Hector: An Efficient Programming and Compilation Framework for Implementing Relational Graph Neural Networks in GPU Architectures

TL;DR

Hector tackles the memory- and data-movement bottlenecks of Relational Graph Neural Networks on GPUs by introducing a two-level intermediate representation and an automated code generator. The framework decouples model semantics, data layout, and operator-specific optimization, and relies on GEMM- and node/edge traversal-based templates to produce highly efficient kernels. It demonstrates up to $9.9\times$ inference and $43.7\times$ training speed-ups over state-of-the-art systems on heterogeneous graphs, with no observed OOM errors, and adds compact materialization and linear operator reordering to push further gains.
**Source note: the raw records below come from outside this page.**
File: src/rtl/rr_pick.sv
// Combinational picker: first set bit of mask, scanning upward from ptr with wrap (ARB_ROUND_ROBIN_EN),
// or lowest set bit (fixed priority). Zero latency, no flow control.
module rr_pick #(
    parameter int N_REQ = 8,
    parameter int IDX_W = 3
) (
    input  logic [N_REQ-1:0] mask,
    input  logic [IDX_W-1:0] ptr,
    output logic [N_REQ-1:0] onehot,
    output logic [IDX_W-1:0] idx,
    output logic             any
);

`ifdef ARB_ROUND_ROBIN_EN
    int j;

    always_comb begin
        onehot = '0;
        idx    = '0;
        any    = 1'b0;
        j      = 0;
        for (int i = 0; i < N_REQ; i++) begin
            j = int'(ptr) + i;
            if (j >= N_REQ) j = j - N_REQ;
            if (!any && mask[j]) begin
                any       = 1'b1;
                onehot[j] = 1'b1;
                idx       = IDX_W'(j);
            end
        end
    end
`else
    // Fixed priority ignores the pointer entirely.
    logic unused_ptr;
    assign unused_ptr = ^ptr;

    always_comb begin
        onehot = '0;
        idx    = '0;
        any    = 1'b0;
        for (int i = 0; i < N_REQ; i++) begin
            if (!any && mask[i]) begin
                any       = 1'b1;
                onehot[i] = 1'b1;
                idx       = IDX_W'(i);
            end
        end
    end
`endif

endmodule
By enabling rapid translation from small PyG/DGL inputs (around 51 lines) to large generated CUDA/C++ code (around 8K lines), Hector significantly reduces programming effort while delivering strong practical impact for RGNN workloads on diverse graph data.

Abstract

Relational graph neural networks (RGNNs) are graph neural networks with dedicated structures for modeling the different types of nodes and edges in heterogeneous graphs. While RGNNs have been increasingly adopted in many real-world applications due to their versatility and accuracy, they pose performance and system design challenges: inherent memory-intensive computation patterns, the gap between the programming interface and kernel APIs, and heavy programming effort in optimizing kernels caused by their coupling with data layout and heterogeneity. To systematically address these challenges, we propose Hector, a novel two-level intermediate representation and its code generator framework, that (a) captures the key properties of RGNN models, and opportunities to reduce memory accesses in inter-operator scheduling and materialization, (b) generates code with flexible data access scheme to eliminate redundant data copies, (c) decouples model semantics, data layout, and operators-specific optimization from each other to reduce programming effort. By building on one general matrix multiply (GEMM) template and a node/edge traversal template, Hector achieves up to 9.9x speed-up in inference and 43.7x speed-up in training compared with the state-of-the-art public systems on select models, i.e., RGCN, RGAT and HGT, when running heterogeneous graphs provided by Deep Graph Library (DGL) and Open Graph Benchmark (OGB). In addition, Hector does not trigger any out-of-memory (OOM) exception in these tests. We also propose the linear operator reorder and compact materialization to further accelerate the system by up to 3.8x. As an indicator of programming effort reduction, Hector takes in 51 lines of code expressing the three models and generates a total of 8K lines of CUDA and C++ code.

Figures (7)

• Figure 1: The forward propagation of an RGCN layer could be divided into ① message generation on edges and ② node aggregation. We focus on paper node $z$ in a large citation graph as an example. $z$ only has two incoming edges, from $a$ and $b$, respectively. $\overrightarrow{{h}^{(in)}}$ and $\overrightarrow{{h}^{(out)}}$ are node features. $W_{writes}$ is the weight for the type "writes". $W_{0}$ is the weight for virtual self-loops. $\sigma$ is the activation function. Notably, some runtime implementations may replicate data, e.g., $W_{writes}$.
• Figure 2: HGT and RGAT layer. $\overrightarrow{{h}_n}$ and $\overrightarrow{{h}_n^\prime}$ are node $n$'s features. Denote the type of edge from $a$ to $z$ as $\tau(a\rightarrow z)$. Weights $W_{a,\tau(a\rightarrow z)}$ differ by edge type $\tau(a\rightarrow z)$: For example, assuming there are two edge types, "writes" and "cites", $W_{a,\text{"writes"}}$ is a different weight from $W_{a,\text{"cites"}}$. They are defined and learnt according to the edge type. $W_{m,\tau(a\rightarrow z)}$ and $\overrightarrow{{w}_{a,\tau(a\rightarrow z)}}$ are in similar situations. Weights $W_{\tau(n)}$ differ by the node type $\tau(n)$ of $n$. $\sigma$ is a leaky rectified linear unit (ReLU) in the case of RGAT. $\sigma_{sm}$ stands for edge softmax. $[\vec{s};\vec{t}]$ concatenates $\vec{s}, \vec{t}$.
• Figure 3: Breakdown of inference time by Graphiler and Hector. Matrix multiply (MM) includes SpMM. We categorize PyTorch time not accounted for by kernels as "PyTorch Other Compute".
• Figure 4: Inefficiency (in red) exists in all layers of existing systems.
• Figure 5: Hector workflow and software architecture.